Fuel tax is imposed on a per-gallon basis. The fuel tax rates for certain fuels are shown in the following table. For the purpose of calculating tax on the fuels listed in the table, one gallon of fuel is equal to 231 cubic inches measured at storage or metered temperature.  The rates in the following table apply on and after January 1, 2019.

Tax Per Gallon of Fuel

Fuel Type Tax Rate
Gasoline and gasohol motor fuel 22 cents
Diesel engine fuel 20.5 cents
Aviation gasoline 6 cents
Aviation jet fuel 4 cents
Liquefied natural gas (LNG) 12 cents

Please see Appendix C and Appendix G of this publication for information about the calculation of fuel tax for CNG and LPG.

Fees imposed by Senate Bill 21-260

Senate Bill 21-260 established two new fees imposed on certain fuels acquired, sold, offered for sale, or used in Colorado: the bridge and tunnel impact fee and the road usage fee. These fees are imposed at the same time and manner as the fuel tax. The distributor who is liable for the fuel tax is also liable for the fees. Please visit Tax.Colorado.gov/fuel-fee-surcharge for information about the fee rates.

Beginning July 1, 2022, the bridge and tunnel impact fee is imposed on each gallon of diesel engine fuel or kerosene acquired, sold, offered for sale, or used in Colorado, with certain exceptions discussed below. The bridge and tunnel impact fee does not apply to gasoline.
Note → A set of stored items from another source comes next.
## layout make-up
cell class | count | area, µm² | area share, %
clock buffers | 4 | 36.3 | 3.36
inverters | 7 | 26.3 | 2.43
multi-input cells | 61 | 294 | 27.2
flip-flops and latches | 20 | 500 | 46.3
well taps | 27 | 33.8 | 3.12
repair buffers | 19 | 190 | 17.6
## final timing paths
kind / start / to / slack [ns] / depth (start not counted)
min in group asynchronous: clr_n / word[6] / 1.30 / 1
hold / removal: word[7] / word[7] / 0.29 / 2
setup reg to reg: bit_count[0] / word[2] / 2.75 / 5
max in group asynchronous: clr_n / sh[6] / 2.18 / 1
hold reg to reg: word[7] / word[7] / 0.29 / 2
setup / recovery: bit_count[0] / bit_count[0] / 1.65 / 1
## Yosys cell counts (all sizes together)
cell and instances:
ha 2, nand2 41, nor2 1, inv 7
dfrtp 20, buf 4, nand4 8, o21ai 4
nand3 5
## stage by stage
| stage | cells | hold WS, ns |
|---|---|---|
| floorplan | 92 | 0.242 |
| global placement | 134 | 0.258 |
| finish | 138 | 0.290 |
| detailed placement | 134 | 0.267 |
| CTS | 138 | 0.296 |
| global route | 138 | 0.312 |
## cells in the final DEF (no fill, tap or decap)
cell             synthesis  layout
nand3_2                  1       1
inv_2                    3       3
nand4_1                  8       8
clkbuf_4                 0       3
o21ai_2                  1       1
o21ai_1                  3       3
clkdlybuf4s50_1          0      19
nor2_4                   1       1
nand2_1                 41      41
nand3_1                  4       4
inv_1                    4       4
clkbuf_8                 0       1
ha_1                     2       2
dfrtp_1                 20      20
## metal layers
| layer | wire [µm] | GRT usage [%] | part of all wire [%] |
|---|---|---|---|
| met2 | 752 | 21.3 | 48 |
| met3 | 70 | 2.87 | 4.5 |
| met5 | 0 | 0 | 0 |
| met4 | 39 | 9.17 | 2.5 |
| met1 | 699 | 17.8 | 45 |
### src/rtl/core_mem_pkg.sv
// Shared types for the memory-access stage: bus sizes, stage
// registers and the stage FSM encoding.
package core_mem_pkg;

  typedef enum logic [2:0] {
    MEM_NONE,
    MEM_BYTE,
    MEM_HALF,
    MEM_WORD,
    MEM_DWORD
  } mem_type_t;

  typedef enum logic {
    IDLE,
    WAIT
  } mem_state_t;

  typedef struct packed {
    logic [63:0] out;
    logic [63:0] B_data;
    mem_type_t   mem_load_type;
    mem_type_t   mem_store_type;
    logic        signed_mem_out;
    logic [4:0]  W_regnum;
    logic        write_enable;
    logic [63:0] pc4;
    logic        linkpc;
    logic        overflow;
    logic        MFC0;
    logic        MTC0;
    logic [4:0]  cp0_rd;
    logic [2:0]  sel;
    logic        syscall;
    logic        break_;
  } EX_regs_t;

  typedef struct packed {
    logic [63:0] out;
    logic [4:0]  W_regnum;
    logic        write_enable;
    logic [63:0] pc4;
    logic        linkpc;
    logic        overflow;
    logic        MFC0;
    logic        MTC0;
    logic [4:0]  cp0_rd;
    logic [2:0]  sel;
    logic        syscall;
    logic        break_;
    logic        addr_err_load;
    logic        addr_err_store;
    logic        bus_err;
  } MEM_regs_t;

  function automatic logic [3:0] mem_size(mem_type_t t);
    logic [3:0] s;
    s = 4'd1;
    unique case (1'b1)
      t == MEM_HALF:  s = 4'd2;
      t == MEM_WORD:  s = 4'd4;
      t == MEM_DWORD: s = 4'd8;
      default:        s = 4'd1;
    endcase
    return s;
  endfunction

endpackage
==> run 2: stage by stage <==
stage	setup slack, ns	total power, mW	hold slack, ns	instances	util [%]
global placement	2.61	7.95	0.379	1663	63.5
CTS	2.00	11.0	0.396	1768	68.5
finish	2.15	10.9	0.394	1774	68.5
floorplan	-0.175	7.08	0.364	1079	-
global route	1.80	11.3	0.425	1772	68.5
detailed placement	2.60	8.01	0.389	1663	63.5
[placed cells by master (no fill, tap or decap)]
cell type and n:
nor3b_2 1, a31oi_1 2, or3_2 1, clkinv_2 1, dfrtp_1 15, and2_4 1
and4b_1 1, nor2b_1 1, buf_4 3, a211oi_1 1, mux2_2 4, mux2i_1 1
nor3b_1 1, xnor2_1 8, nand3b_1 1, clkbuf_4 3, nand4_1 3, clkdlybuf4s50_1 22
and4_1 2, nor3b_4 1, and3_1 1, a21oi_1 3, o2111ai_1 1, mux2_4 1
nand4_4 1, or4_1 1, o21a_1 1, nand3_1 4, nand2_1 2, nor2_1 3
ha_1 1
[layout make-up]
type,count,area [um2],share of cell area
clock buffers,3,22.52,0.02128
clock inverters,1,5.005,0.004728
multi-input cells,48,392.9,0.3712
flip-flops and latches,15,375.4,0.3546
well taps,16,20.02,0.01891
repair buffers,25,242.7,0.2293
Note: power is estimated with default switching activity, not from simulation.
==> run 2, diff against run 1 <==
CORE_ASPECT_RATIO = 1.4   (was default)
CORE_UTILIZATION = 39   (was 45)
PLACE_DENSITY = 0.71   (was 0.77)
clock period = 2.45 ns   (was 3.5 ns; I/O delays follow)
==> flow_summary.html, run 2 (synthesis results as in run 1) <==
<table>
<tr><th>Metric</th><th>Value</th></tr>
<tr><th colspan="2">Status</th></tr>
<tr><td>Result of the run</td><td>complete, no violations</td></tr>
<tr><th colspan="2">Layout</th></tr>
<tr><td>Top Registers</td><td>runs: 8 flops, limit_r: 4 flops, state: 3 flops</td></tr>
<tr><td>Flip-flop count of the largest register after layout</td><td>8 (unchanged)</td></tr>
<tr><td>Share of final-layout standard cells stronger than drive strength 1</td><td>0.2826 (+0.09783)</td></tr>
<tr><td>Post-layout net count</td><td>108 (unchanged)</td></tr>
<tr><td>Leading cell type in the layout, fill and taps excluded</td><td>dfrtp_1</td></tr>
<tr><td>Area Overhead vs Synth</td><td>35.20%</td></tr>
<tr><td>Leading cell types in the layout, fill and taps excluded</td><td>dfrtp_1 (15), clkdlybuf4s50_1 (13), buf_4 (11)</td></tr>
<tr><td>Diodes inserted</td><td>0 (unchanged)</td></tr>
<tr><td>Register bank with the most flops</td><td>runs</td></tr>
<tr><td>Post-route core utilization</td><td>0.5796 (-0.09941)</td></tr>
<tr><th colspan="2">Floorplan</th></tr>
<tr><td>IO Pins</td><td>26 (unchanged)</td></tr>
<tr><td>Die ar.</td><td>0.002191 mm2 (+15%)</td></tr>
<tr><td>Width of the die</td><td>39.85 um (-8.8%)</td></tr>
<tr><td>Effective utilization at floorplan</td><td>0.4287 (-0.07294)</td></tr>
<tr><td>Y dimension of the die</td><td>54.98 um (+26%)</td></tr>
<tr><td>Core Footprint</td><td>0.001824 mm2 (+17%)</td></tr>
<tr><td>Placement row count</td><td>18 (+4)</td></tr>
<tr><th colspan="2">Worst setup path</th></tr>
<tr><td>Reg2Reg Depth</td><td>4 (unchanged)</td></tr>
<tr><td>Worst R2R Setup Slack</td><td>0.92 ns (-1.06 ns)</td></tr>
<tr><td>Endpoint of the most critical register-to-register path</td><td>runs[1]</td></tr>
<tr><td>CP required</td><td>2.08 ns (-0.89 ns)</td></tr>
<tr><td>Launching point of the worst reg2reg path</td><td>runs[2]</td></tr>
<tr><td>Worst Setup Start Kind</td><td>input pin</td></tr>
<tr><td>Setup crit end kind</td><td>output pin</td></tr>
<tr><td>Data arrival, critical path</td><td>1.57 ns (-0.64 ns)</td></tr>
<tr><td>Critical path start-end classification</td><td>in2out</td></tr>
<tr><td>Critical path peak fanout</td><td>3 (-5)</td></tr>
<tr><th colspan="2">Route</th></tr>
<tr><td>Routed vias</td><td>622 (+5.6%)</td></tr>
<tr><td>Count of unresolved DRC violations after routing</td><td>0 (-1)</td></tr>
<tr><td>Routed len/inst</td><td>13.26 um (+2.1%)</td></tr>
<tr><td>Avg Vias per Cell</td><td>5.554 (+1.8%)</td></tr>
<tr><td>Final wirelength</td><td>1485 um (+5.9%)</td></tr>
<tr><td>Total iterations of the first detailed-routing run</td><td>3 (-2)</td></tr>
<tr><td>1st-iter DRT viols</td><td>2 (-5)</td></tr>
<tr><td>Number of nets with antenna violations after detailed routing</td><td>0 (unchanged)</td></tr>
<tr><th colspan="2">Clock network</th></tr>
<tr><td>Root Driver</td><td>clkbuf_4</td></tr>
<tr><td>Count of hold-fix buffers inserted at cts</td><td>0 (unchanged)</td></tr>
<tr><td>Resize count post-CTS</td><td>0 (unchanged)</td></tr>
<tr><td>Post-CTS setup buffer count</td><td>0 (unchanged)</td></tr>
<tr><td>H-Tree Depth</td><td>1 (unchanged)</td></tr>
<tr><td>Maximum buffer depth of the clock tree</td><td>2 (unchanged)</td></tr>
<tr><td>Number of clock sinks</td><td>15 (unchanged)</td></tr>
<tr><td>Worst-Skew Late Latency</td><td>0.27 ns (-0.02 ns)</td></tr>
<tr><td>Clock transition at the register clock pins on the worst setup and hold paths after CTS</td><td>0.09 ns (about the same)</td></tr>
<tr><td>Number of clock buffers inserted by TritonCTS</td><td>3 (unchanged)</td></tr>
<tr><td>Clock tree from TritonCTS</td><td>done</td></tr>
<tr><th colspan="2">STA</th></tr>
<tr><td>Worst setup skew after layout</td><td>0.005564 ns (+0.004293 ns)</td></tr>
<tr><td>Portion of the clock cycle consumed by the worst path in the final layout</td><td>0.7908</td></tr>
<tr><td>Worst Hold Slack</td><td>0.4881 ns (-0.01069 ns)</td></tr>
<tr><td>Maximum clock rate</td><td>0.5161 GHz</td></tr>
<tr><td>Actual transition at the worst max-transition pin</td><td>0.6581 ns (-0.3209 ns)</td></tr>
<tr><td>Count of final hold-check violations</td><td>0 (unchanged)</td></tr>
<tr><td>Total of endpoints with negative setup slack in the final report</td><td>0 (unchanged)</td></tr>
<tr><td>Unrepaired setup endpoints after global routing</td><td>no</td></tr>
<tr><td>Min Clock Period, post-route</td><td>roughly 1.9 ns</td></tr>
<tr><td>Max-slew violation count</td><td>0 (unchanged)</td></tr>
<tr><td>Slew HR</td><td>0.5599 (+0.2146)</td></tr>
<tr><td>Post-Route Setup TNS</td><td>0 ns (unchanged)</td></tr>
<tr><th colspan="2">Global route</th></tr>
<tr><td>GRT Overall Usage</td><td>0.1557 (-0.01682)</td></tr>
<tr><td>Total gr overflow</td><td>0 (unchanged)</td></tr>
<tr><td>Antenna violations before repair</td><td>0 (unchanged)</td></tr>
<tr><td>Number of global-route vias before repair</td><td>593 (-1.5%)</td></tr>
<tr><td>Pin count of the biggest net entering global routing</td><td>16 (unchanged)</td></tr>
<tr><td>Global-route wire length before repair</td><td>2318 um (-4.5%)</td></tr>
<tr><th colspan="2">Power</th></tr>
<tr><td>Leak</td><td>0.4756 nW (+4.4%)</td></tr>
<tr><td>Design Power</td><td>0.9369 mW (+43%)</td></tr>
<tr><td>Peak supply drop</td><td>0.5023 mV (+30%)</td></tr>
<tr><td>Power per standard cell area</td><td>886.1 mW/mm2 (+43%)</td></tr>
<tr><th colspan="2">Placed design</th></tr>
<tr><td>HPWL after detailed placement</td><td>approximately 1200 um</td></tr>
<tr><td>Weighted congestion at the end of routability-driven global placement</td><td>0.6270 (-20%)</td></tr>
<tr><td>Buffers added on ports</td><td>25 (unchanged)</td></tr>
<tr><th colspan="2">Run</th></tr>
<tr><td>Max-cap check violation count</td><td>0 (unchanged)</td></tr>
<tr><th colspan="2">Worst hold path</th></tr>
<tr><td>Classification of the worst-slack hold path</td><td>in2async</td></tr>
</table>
Beginning April 1, 2023, a road usage fee is imposed on each gallon of gasoline, diesel engine fuel, or kerosene acquired, sold, offered for sale, or used in Colorado, with certain exceptions discussed below.

Exemptions

The bridge and tunnel impact fee and road usage fee do not apply to any of the following fuels:

  • Compressed natural gas (CNG);
  • Liquefied natural gas (LNG);
  • Liquefied petroleum gas (LPG);
  • Aviation fuels (including Avgas and jet fuel);
  • Tax-exempt dyed diesel kerosene (see Appendix D);
  • Fuel removed from a terminal by a licensed exporter exclusively for delivery to another state; and
  • Fuels purchased by tax-exempt governmental entities for tax-exempt use (see Part 1 of this publication).

Other surcharges and fees

Along with fuel tax and the fees discussed above, the Department administers the following surcharge and fees:

  • The environmental response surcharge (ERS);
  • The perfluoroalkyl and polyfluoroalkyl substances (PFAS) fee;
  • The liquefied petroleum gas (LPG) and natural gas inspection fee; and
  • The fuels impact reduction fee.

These surcharge and fees are discussed at greater length below and are imposed on the following purchasers, manufacturers, and distributors:

  • Every first purchaser of odorized liquefied petroleum gas;
  • Every manufacturer of fuel products for sale within Colorado;
  • Every manufacturer who ships fuel products from outside of Colorado to a distributor in Colorado; and
  • Every distributor who ships fuel products into Colorado from anywhere outside of the state.

The rates for the surcharge and fees are adjusted over time. Please visit Tax.Colorado.gov/fuel-tax-and-fee-rates for information about the current rates.

LPG and natural gas inspection fee

The LPG and natural gas inspection fee applies to all LPG, liquefied natural gas (LNG), and compressed natural gas (CNG). The fee applies regardless of the manner in which these fuels are used, except that it does not apply to fuel that is especially prepared and sold for use in aircraft, railroad equipment, or locomotives.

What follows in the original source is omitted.